A Green(er) World for A.I
- URL: http://arxiv.org/abs/2301.11581v1
- Date: Fri, 27 Jan 2023 08:01:38 GMT
- Title: A Green(er) World for A.I
- Authors: Dan Zhao, Nathan C. Frey, Joseph McDonald, Matthew Hubbell, David
Bestor, Michael Jones, Andrew Prout, Vijay Gadepally, Siddharth Samsi
- Abstract summary: This paper outlines our outlook for Green A.I. -- a more sustainable, energy-efficient and energy-aware ecosystem.
We present a bird's eye view of various areas for potential changes and improvements.
We hope these points will spur further discussion, and action, on some of these issues and their potential solutions.

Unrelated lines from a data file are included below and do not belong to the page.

`config.mk`:
```
export PLATFORM = sky130hd
export DESIGN_NAME = baud_gen_frac_flat
export DESIGN_NICKNAME = d
export VERILOG_FILES = /design/src/rtl/baud_gen_frac_if.sv /design/src/rtl/baud_gen_frac.sv /design/src/flat_wrapper.sv
export SDC_FILE = /design/constraint.sdc
export NUM_CORES = 1
export LEC_CHECK = 0
export CORE_UTILIZATION = 50
export CTS_BUF_LIST = sky130_fd_sc_hd__clkbuf_8
export DETAILED_ROUTE_END_ITERATION = 10
export PLACE_DENSITY = 0.71
export SLEW_MARGIN = 20
export SYNTH_ARGS = -nofsm -noshare
export SYNTH_HDL_FRONTEND = slang
export SYNTH_SLANG_ARGS = --single-unit
```
`constraint.sdc`:
```
create_clock -name clock -period 5.15 [get_ports clock]
set_input_delay 0.515 -clock clock [delete_from_list [all_inputs] [get_ports clock]]
set_output_delay 0.515 -clock clock [all_outputs]
set_load 0.005 [all_outputs]
```
File: config.mk
export PLATFORM = sky130hd
export DESIGN_NAME = jt900h_ldx_seq
export DESIGN_NICKNAME = d
export VERILOG_FILES = /design/src/rtl/jt900h_ldx_pkg.sv /design/src/rtl/jt900h_ldx_step.sv /design/src/rtl/jt900h_ldx_seq.sv
export SDC_FILE = /design/constraint.sdc
export NUM_CORES = 1
export LEC_CHECK = 0
export ABC_AREA = 1
export CAP_MARGIN = 0
export CORE_MARGIN = 2
export CORE_UTILIZATION = 51
export CTS_CLUSTER_SIZE = 8
export DETAILED_ROUTE_END_ITERATION = 10
export GPL_TIMING_DRIVEN = 0
export HOLD_SLACK_MARGIN = 0.03
export PLACE_DENSITY = 0.81
export REMOVE_ABC_BUFFERS = 1
export SYNTH_ARGS = -nofsm -noshare
export SYNTH_HDL_FRONTEND = slang
export SYNTH_SLANG_ARGS = --single-unit
File: constraint.sdc
create_clock -name clk -period 3.5 [get_ports clk]
set_input_delay 0.35 -clock clk [delete_from_list [all_inputs] [get_ports clk]]
set_output_delay 0.35 -clock clk [all_outputs]
set_load 0.01 [all_outputs]
<file path="src/rtl/instr_encoder_loader_if.sv">
// instr_encoder_loader_if: instruction-field transfer bus with valid/ready handshake
interface instr_encoder_loader_if;
  logic        valid_i;
  logic        ready_o;
  logic [2:0]  class_i;
  logic [4:0]  rd_i;
  logic [4:0]  rs1_i;
  logic [4:0]  rs2_i;
  logic [2:0]  funct3_i;
  logic [6:0]  funct7_i;
  logic [31:0] imm_i;
  logic        last_i;
  modport master(output valid_i, class_i, rd_i, rs1_i, rs2_i, funct3_i, funct7_i, imm_i, last_i, input ready_o);
  modport slave(input valid_i, class_i, rd_i, rs1_i, rs2_i, funct3_i, funct7_i, imm_i, last_i, output ready_o);
endinterface

</file>
<file path="src/rtl/instr_encoder_loader.sv">
// instr_encoder_loader: encodes RV32I fields and writes them sequentially into instruction memory
module instr_encoder_loader #(
  parameter int          MEM_DEPTH = 64,
  parameter logic [31:0] BASE_ADDR = 32'h0040_0000,
  localparam int         CW        = $clog2(MEM_DEPTH + 1)
) (
  input  logic                   clk,
  input  logic                   reset,
  input  logic                   start_i,
  instr_encoder_loader_if.slave  bus,
  output logic                   mem_we_o,
  output logic [31:0]            mem_addr_o,
  output logic [31:0]            mem_data_o,
  output logic [CW-1:0]          count_o,
  output logic                   full_o,
  output logic                   error_o,
  output logic                   done_o
);
  typedef enum logic [1:0] {IDLE, LOAD, DONE, ERR} state_t;
  state_t state, state_nx;
  logic [31:0] enc;
  logic [31:0] imm;
  logic bad, sx11, sx12, fire, wr;
  assign full_o      = count_o == CW'(MEM_DEPTH);
  assign done_o      = state == DONE;
  assign error_o     = state == ERR;
  assign bus.ready_o = state == LOAD && !full_o;
  assign fire        = bus.valid_i && bus.ready_o && !start_i;
  assign wr          = fire && !bad;
  // assemble the instruction word and flag illegal classes or out-of-range immediates
  always_comb begin
    imm  = bus.imm_i;
    sx11 = &imm[31:11] | ~|imm[31:11];
    sx12 = &imm[31:12] | ~|imm[31:12];
    enc  = '0;
    bad  = 1'b0;
    case (bus.class_i)
      3'd0: enc = {bus.funct7_i, bus.rs2_i, bus.rs1_i, bus.funct3_i, bus.rd_i, 7'b0110011};
      3'd1: begin enc = {imm[11:0], bus.rs1_i, bus.funct3_i, bus.rd_i, 7'b0010011}; bad = !sx11; end
      3'd2: begin enc = {imm[11:0], bus.rs1_i, bus.funct3_i, bus.rd_i, 7'b0000011}; bad = !sx11; end
      3'd3: begin enc = {imm[11:5], bus.rs2_i, bus.rs1_i, bus.funct3_i, imm[4:0], 7'b0100011}; bad = !sx11; end
      3'd4: begin enc = {imm[12], imm[10:5], bus.rs2_i, bus.rs1_i, bus.funct3_i, imm[4:1], imm[11], 7'b1100011}; bad = !sx12 || imm[0]; end
      3'd5: begin enc = {imm[31:12], bus.rd_i, 7'b0110111}; bad = |imm[11:0]; end
      default: bad = 1'b1;
    endcase
  end
  // next state: restart dominates, then the outcome of an accepted transfer
  always_comb begin
    state_nx = state;
    if (start_i) state_nx = LOAD;
    else if (fire) state_nx = bad ? ERR : bus.last_i ? DONE : LOAD;
  end
  // state register
  always_ff @(posedge clk or negedge reset) begin
    if (!reset) state <= IDLE;
    else state <= state_nx;
  end
  // write port and word counter; address/data hold between writes
  always_ff @(posedge clk or negedge reset) begin
    if (!reset) begin
      mem_we_o   <= 1'b0;
      mem_addr_o <= '0;
      mem_data_o <= '0;
      count_o    <= '0;
    end else begin
      mem_we_o <= wr;
      if (start_i) count_o <= '0;
      else if (wr) begin
        mem_addr_o <= BASE_ADDR + (32'(count_o) << 2);
        mem_data_o <= enc;
        count_o    <= count_o + CW'(1);
      end
    end
  end
endmodule

</file>
<file path="src/flat_wrapper.sv">
// flat-port wrapper written by rule: the top's interface ports become plain ports
module instr_encoder_loader_flat 
#(
  parameter int          MEM_DEPTH = 64,
  parameter logic [31:0] BASE_ADDR = 32'h0040_0000,
  localparam int         CW        = $clog2(MEM_DEPTH + 1)
)
  (clk, reset, start_i, mem_we_o, mem_addr_o, mem_data_o, count_o, full_o, error_o, done_o, bus_valid_i, bus_class_i, bus_rd_i, bus_rs1_i, bus_rs2_i, bus_funct3_i, bus_funct7_i, bus_imm_i, bus_last_i, bus_ready_o);
  instr_encoder_loader_if bus_i ();
  input  logic clk;
  input  logic reset;
  input  logic start_i;
  output logic mem_we_o;
  output logic [31:0] mem_addr_o;
  output logic [31:0] mem_data_o;
  output logic [CW-1:0] count_o;
  output logic full_o;
  output logic error_o;
  output logic done_o;
  input wire logic [$bits(bus_i.valid_i)-1:0] bus_valid_i;
  input wire logic [$bits(bus_i.class_i)-1:0] bus_class_i;
  input wire logic [$bits(bus_i.rd_i)-1:0] bus_rd_i;
  input wire logic [$bits(bus_i.rs1_i)-1:0] bus_rs1_i;
  input wire logic [$bits(bus_i.rs2_i)-1:0] bus_rs2_i;
  input wire logic [$bits(bus_i.funct3_i)-1:0] bus_funct3_i;
  input wire logic [$bits(bus_i.funct7_i)-1:0] bus_funct7_i;
  input wire logic [$bits(bus_i.imm_i)-1:0] bus_imm_i;
  input wire logic [$bits(bus_i.last_i)-1:0] bus_last_i;
  output wire logic [$bits(bus_i.ready_o)-1:0] bus_ready_o;
  assign bus_i.valid_i = bus_valid_i;
  assign bus_i.class_i = bus_class_i;
  assign bus_i.rd_i = bus_rd_i;
  assign bus_i.rs1_i = bus_rs1_i;
  assign bus_i.rs2_i = bus_rs2_i;
  assign bus_i.funct3_i = bus_funct3_i;
  assign bus_i.funct7_i = bus_funct7_i;
  assign bus_i.imm_i = bus_imm_i;
  assign bus_i.last_i = bus_last_i;
  assign bus_ready_o = bus_i.ready_o;
  instr_encoder_loader #(.MEM_DEPTH(MEM_DEPTH), .BASE_ADDR(BASE_ADDR)) u_core (.clk(clk), .reset(reset), .start_i(start_i), .bus(bus_i), .mem_we_o(mem_we_o), .mem_addr_o(mem_addr_o), .mem_data_o(mem_data_o), .count_o(count_o), .full_o(full_o), .error_o(error_o), .done_o(done_o));
endmodule
</file>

- Score: 9.330274375369802
- License: http://arxiv.org/licenses/nonexclusive-distrib/1.0/
- Abstract: As research and practice in artificial intelligence (A.I.) grow in leaps and
bounds, the resources necessary to sustain and support their operations also
grow at an increasing pace. While innovations and applications from A.I. have
brought significant advances, from applications to vision and natural language
to improvements to fields like medical imaging and materials engineering, their
costs should not be neglected. As we embrace a world with ever-increasing
amounts of data as well as research and development of A.I. applications, we
are sure to face an ever-mounting energy footprint to sustain these
computational budgets, data storage needs, and more. But, is this sustainable
and, more importantly, what kind of setting is best positioned to nurture such
sustainable A.I. in both research and practice? In this paper, we outline our
outlook for Green A.I. -- a more sustainable, energy-efficient and energy-aware
ecosystem for developing A.I. across the research, computing, and practitioner
communities alike -- and the steps required to arrive there. We present a
bird's eye view of various areas for potential changes and improvements from
the ground floor of AI's operational and hardware optimizations for
datacenters/HPCs to the current incentive structures in the world of A.I.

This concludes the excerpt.